Raagini is 38, a practising dentist, and a mother to a teenage daughter. Her days are long and physical, spent on her feet between patients, and her schedule does not leave much room for elaborate routines. She is not someone who avoids effort. She trains regularly, including CrossFit.

And yet, since her delivery years earlier, roughly 15 kg had crept on and stayed. She had tried to shift it. The training was there. The result was not. On top of the weight sat a heaviness she could not train away: low energy, heavy periods, and a back and knees that ached enough to make some workouts harder than they should have been.

When a woman who works out regularly still cannot lose weight or shake her fatigue, it is rarely about willpower. It is usually about what is happening underneath. So we started there.

What the Work-Up Showed

During her first consultation, Dr. Suganya reviewed Raagini’s ultrasound reports from April 2025. The pelvic findings explained a great deal of what she was feeling:

  • A bulky uterus with adenomyotic changes in the posterior wall. Adenomyosis is a condition where the lining tissue grows into the muscular wall of the uterus. It commonly causes heavier, more uncomfortable periods, and it tends to become more noticeable in the late 30s and 40s.
  • Intramural fibroids within the uterine wall.
  • A homogeneously thickened endometrium, measured at around 18 mm, flagged for clinical correlation.
  • A small simple cyst on the left ovary.

The scan also picked up a few unrelated findings that were noted for her doctors to follow up separately. Her blood work showed her haemoglobin was low, which, paired with heavy periods, is an extremely common and under-recognised reason for the bone-deep tiredness so many women in this stage describe. Her thyroid function was normal, and her cycle had been regularised earlier with medication.

This is the important part. Adenomyosis, fibroids, a thickened lining, low haemoglobin, and weight that will not move are not five separate failures. They are a connected picture of a body in hormonal transition that needs support, not blame. The adenomyosis itself is something her gynaecologist continues to monitor and manage medically. What we added was the layer underneath: nutrition, movement, and energy.

For more on this, read our guide on Menopause & Depression.

The Plan We Built Around Her Life

Raagini’s schedule was the first thing we worked with, not against. A dentist running back-to-back appointments cannot follow a rigid, repetitive meal plan, and she told us plainly that she did not enjoy eating the same thing every day. So the plan was built for flexibility.

Simple, varied, iron-rich meals. Because her haemoglobin was low, iron-rich foods were woven through her day, the kind that fit an Indian kitchen and a busy timetable.

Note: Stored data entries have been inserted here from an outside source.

`config.mk`:
```
export PLATFORM = sky130hd
export DESIGN_NAME = button_conditioner
export DESIGN_NICKNAME = d
export VERILOG_FILES = /design/src/rtl/button_conditioner.sv
export SDC_FILE = /design/constraint.sdc
export NUM_CORES = 1
export LEC_CHECK = 0
export ABC_AREA = 0
export CORE_MARGIN = 2
export CORE_UTILIZATION = 67
export DETAILED_ROUTE_END_ITERATION = 16
export PLACE_DENSITY = 0.95
export RECOVER_POWER = 100
export SYNTH_ARGS = -nofsm -noshare
export SYNTH_HDL_FRONTEND = slang
export SYNTH_SLANG_ARGS = --single-unit
```
`constraint.sdc`:
```
create_clock -name clk -period 2.68 [get_ports clk]
set_clock_uncertainty 0.05 [all_clocks]
set_input_delay 0.268 -clock clk [delete_from_list [all_inputs] [get_ports clk]]
set_output_delay 0.268 -clock clk [all_outputs]
set_load 0.05 [all_outputs]
```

The meals were easy to cook, varied enough to actually stick to, and portioned to support gradual weight loss rather than crash it.

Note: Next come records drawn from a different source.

## src/rtl/uart_rx_byte_fifo_if.sv

```systemverilog
// uart_rx_byte_fifo_if
//   Byte stream between the UART receive FIFO and the command-execute stage.
//   Handshake: byte_fifo_valid=1 means byte_fifo_data holds the current head
//   byte. A byte is consumed on a clk edge where byte_fifo_rd_en=1 and
//   byte_fifo_valid=1. A rd_en seen while valid=0 is ignored. data stays stable
//   while valid=1 and no pop happens.
//   Signals:
//     byte_fifo_valid  FIFO -> consumer  head byte present
//     byte_fifo_data   FIFO -> consumer  head byte (first-word fall-through)
//     byte_fifo_rd_en  consumer -> FIFO  pop request
interface uart_rx_byte_fifo_if;
   logic       byte_fifo_valid;
   logic [7:0] byte_fifo_data;
   logic       byte_fifo_rd_en;

   modport master (output byte_fifo_valid, output byte_fifo_data, input byte_fifo_rd_en);
   modport slave  (input byte_fifo_valid, input byte_fifo_data, output byte_fifo_rd_en);
endinterface

```

## src/rtl/uart_rx_byte_fifo.sv

```systemverilog
// uart_rx_byte_fifo
//   Oversampled 8N1 UART receiver feeding a first-word-fall-through byte FIFO.
//   Ports:
//     clk         clock
//     rst         synchronous reset, active low
//     uart_rx     asynchronous serial input, idle high
//     fifo_if     byte stream to the consumer (master side)
//     fifo_count  bytes currently stored, 0..DEPTH
//     frame_err   one-cycle pulse when a stop bit is sampled low
//     overflow    sticky: a received byte was dropped on a full FIFO
//     fsm_state   current receiver state, for debug and checkers
module uart_rx_byte_fifo #(
   parameter int CLKS_PER_BIT = 868,
   parameter int DEPTH        = 16
) (
   input  logic                       clk,
   input  logic                       rst,
   input  logic                       uart_rx,
   uart_rx_byte_fifo_if.master        fifo_if,
   output logic [$clog2(DEPTH):0]     fifo_count,
   output logic                       frame_err,
   output logic                       overflow,
   output logic [2:0]                 fsm_state
);

   localparam int CNT_W = $clog2(CLKS_PER_BIT);
   localparam int PTR_W = $clog2(DEPTH);
   localparam int CNT_F = PTR_W + 1;

   localparam logic [CNT_W-1:0] BIT_LAST  = CNT_W'(CLKS_PER_BIT - 1);
   localparam logic [CNT_W-1:0] HALF_LAST = CNT_W'(CLKS_PER_BIT / 2 - 1);
   localparam logic [CNT_F-1:0] DEPTH_C   = CNT_F'(DEPTH);

   typedef enum logic [2:0] {
      IDLE     = 3'd0,
      START    = 3'd1,
      DATA     = 3'd2,
      STOP     = 3'd3,
      BRK_WAIT = 3'd4
   } state_t;

   // Receiver registers
   logic             rx_meta, rx_s;
   state_t           state, state_nxt;
   logic [CNT_W-1:0] clk_cnt, clk_cnt_nxt;
   logic [2:0]       bit_idx, bit_idx_nxt;
   logic [7:0]       shreg, shreg_nxt;
   logic             push, frame_err_nxt;

   // FIFO registers
   logic [7:0]       mem [DEPTH];
   logic [PTR_W-1:0] rd_ptr, wr_ptr;
   logic [CNT_F-1:0] count;
   logic             pop, push_ok;

   // Two-flop synchronizer; resets to the idle (high) line level.
   always_ff @(posedge clk) begin
      if (!rst) begin
         rx_meta <= 1'b1;
         rx_s    <= 1'b1;
      end else begin
         rx_meta <= uart_rx;
         rx_s    <= rx_meta;
      end
   end

   always_ff @(posedge clk) begin
      if (!rst) begin
         state     <= IDLE;
         clk_cnt   <= '0;
         bit_idx   <= '0;
         shreg     <= '0;
         frame_err <= 1'b0;
      end else begin
         state     <= state_nxt;
         clk_cnt   <= clk_cnt_nxt;
         bit_idx   <= bit_idx_nxt;
         shreg     <= shreg_nxt;
         frame_err <= frame_err_nxt;
      end
   end

   always_comb begin
      state_nxt     = state;
      clk_cnt_nxt   = clk_cnt + 1'b1;
      bit_idx_nxt   = bit_idx;
      shreg_nxt     = shreg;
      push          = 1'b0;
      frame_err_nxt = 1'b0;
      case (state)
         IDLE: begin
            clk_cnt_nxt = '0;
            if (!rx_s) state_nxt = START;
         end
         START: begin
            // Mid start bit: a high line here was a glitch, drop it silently.
            if (clk_cnt == HALF_LAST) begin
               clk_cnt_nxt = '0;
               bit_idx_nxt = '0;
               state_nxt   = rx_s ? IDLE : DATA;
            end
         end
         DATA: begin
            if (clk_cnt == BIT_LAST) begin
               clk_cnt_nxt = '0;
               shreg_nxt   = {rx_s, shreg[7:1]};
               if (bit_idx == 3'd7) state_nxt = STOP;
               else                 bit_idx_nxt = bit_idx + 1'b1;
            end
         end
         STOP: begin
            if (clk_cnt == BIT_LAST) begin
               clk_cnt_nxt = '0;
               if (rx_s) begin
                  push      = 1'b1;
                  state_nxt = IDLE;
               end else begin
                  frame_err_nxt = 1'b1;
                  state_nxt     = BRK_WAIT;
               end
            end
         end
         BRK_WAIT: begin
            // Hold off until the line returns high so a break yields no frames.
            clk_cnt_nxt = '0;
            if (rx_s) state_nxt = IDLE;
         end
         default: begin
            clk_cnt_nxt = '0;
            state_nxt   = IDLE;
         end
      endcase
   end

   // FIFO: a push into a full FIFO is still taken when a pop frees a slot
   // on the same edge.
   assign pop     = fifo_if.byte_fifo_rd_en & fifo_if.byte_fifo_valid;
   assign push_ok = push & ((count < DEPTH_C) | pop);

   always_ff @(posedge clk) begin
      if (!rst) begin
         rd_ptr   <= '0;
         wr_ptr   <= '0;
         count    <= '0;
         overflow <= 1'b0;
         for (int i = 0; i < DEPTH; i++) mem[i] <= '0;
      end else begin
         if (push_ok) begin
            mem[wr_ptr] <= shreg;
            wr_ptr      <= wr_ptr + 1'b1;
         end
         if (pop) rd_ptr <= rd_ptr + 1'b1;
         if (push_ok && !pop)      count <= count + 1'b1;
         else if (pop && !push_ok) count <= count - 1'b1;
         if (push && !push_ok) overflow <= 1'b1;
      end
   end

   assign fifo_if.byte_fifo_valid = (count != '0);
   assign fifo_if.byte_fifo_data  = mem[rd_ptr];
   assign fifo_count              = count;
   assign fsm_state               = state;

endmodule

```

## src/flat_wrapper.sv

```systemverilog
// flat-port wrapper written by rule: the top's interface ports become plain ports
module uart_rx_byte_fifo_flat 
#(
   parameter int CLKS_PER_BIT = 868,
   parameter int DEPTH        = 16
)
  (clk, rst, uart_rx, fifo_count, frame_err, overflow, fsm_state, fifo_if_byte_fifo_valid, fifo_if_byte_fifo_data, fifo_if_byte_fifo_rd_en);
  uart_rx_byte_fifo_if fifo_if_i ();
  input  logic clk;
  input  logic rst;
  input  logic uart_rx;
  output logic [$clog2(DEPTH):0] fifo_count;
  output logic frame_err;
  output logic overflow;
  output logic [2:0] fsm_state;
  output wire logic [$bits(fifo_if_i.byte_fifo_valid)-1:0] fifo_if_byte_fifo_valid;
  output wire logic [$bits(fifo_if_i.byte_fifo_data)-1:0] fifo_if_byte_fifo_data;
  input wire logic [$bits(fifo_if_i.byte_fifo_rd_en)-1:0] fifo_if_byte_fifo_rd_en;
  assign fifo_if_byte_fifo_valid = fifo_if_i.byte_fifo_valid;
  assign fifo_if_byte_fifo_data = fifo_if_i.byte_fifo_data;
  assign fifo_if_i.byte_fifo_rd_en = fifo_if_byte_fifo_rd_en;
  uart_rx_byte_fifo #(.CLKS_PER_BIT(CLKS_PER_BIT), .DEPTH(DEPTH)) u_core (.clk(clk), .rst(rst), .uart_rx(uart_rx), .fifo_if(fifo_if_i), .fifo_count(fifo_count), .frame_err(frame_err), .overflow(overflow), .fsm_state(fsm_state));
endmodule
```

One of Raagini's everyday plates: an oats and vegetable adai, paneer, sambar, and raw cucumber and carrot

Hydration she could feel. She often felt dehydrated and fatigued, so hydration-focused drinks and juices were added in, an easy, pleasant change that supported her energy through long clinic days.

A beetroot juice, one of the hydration-focused additions to her day

Movement adapted to her joints. She already trained, so this was not about doing more. It was about training smart around her back and knee pain so she could stay active safely and consistently, instead of pushing into the discomfort and then stopping altogether.

None of this was dramatic. There was no detox, no punishing regimen, no overhaul she could not sustain. The whole point was to build a way of eating and moving that would survive a real, demanding life.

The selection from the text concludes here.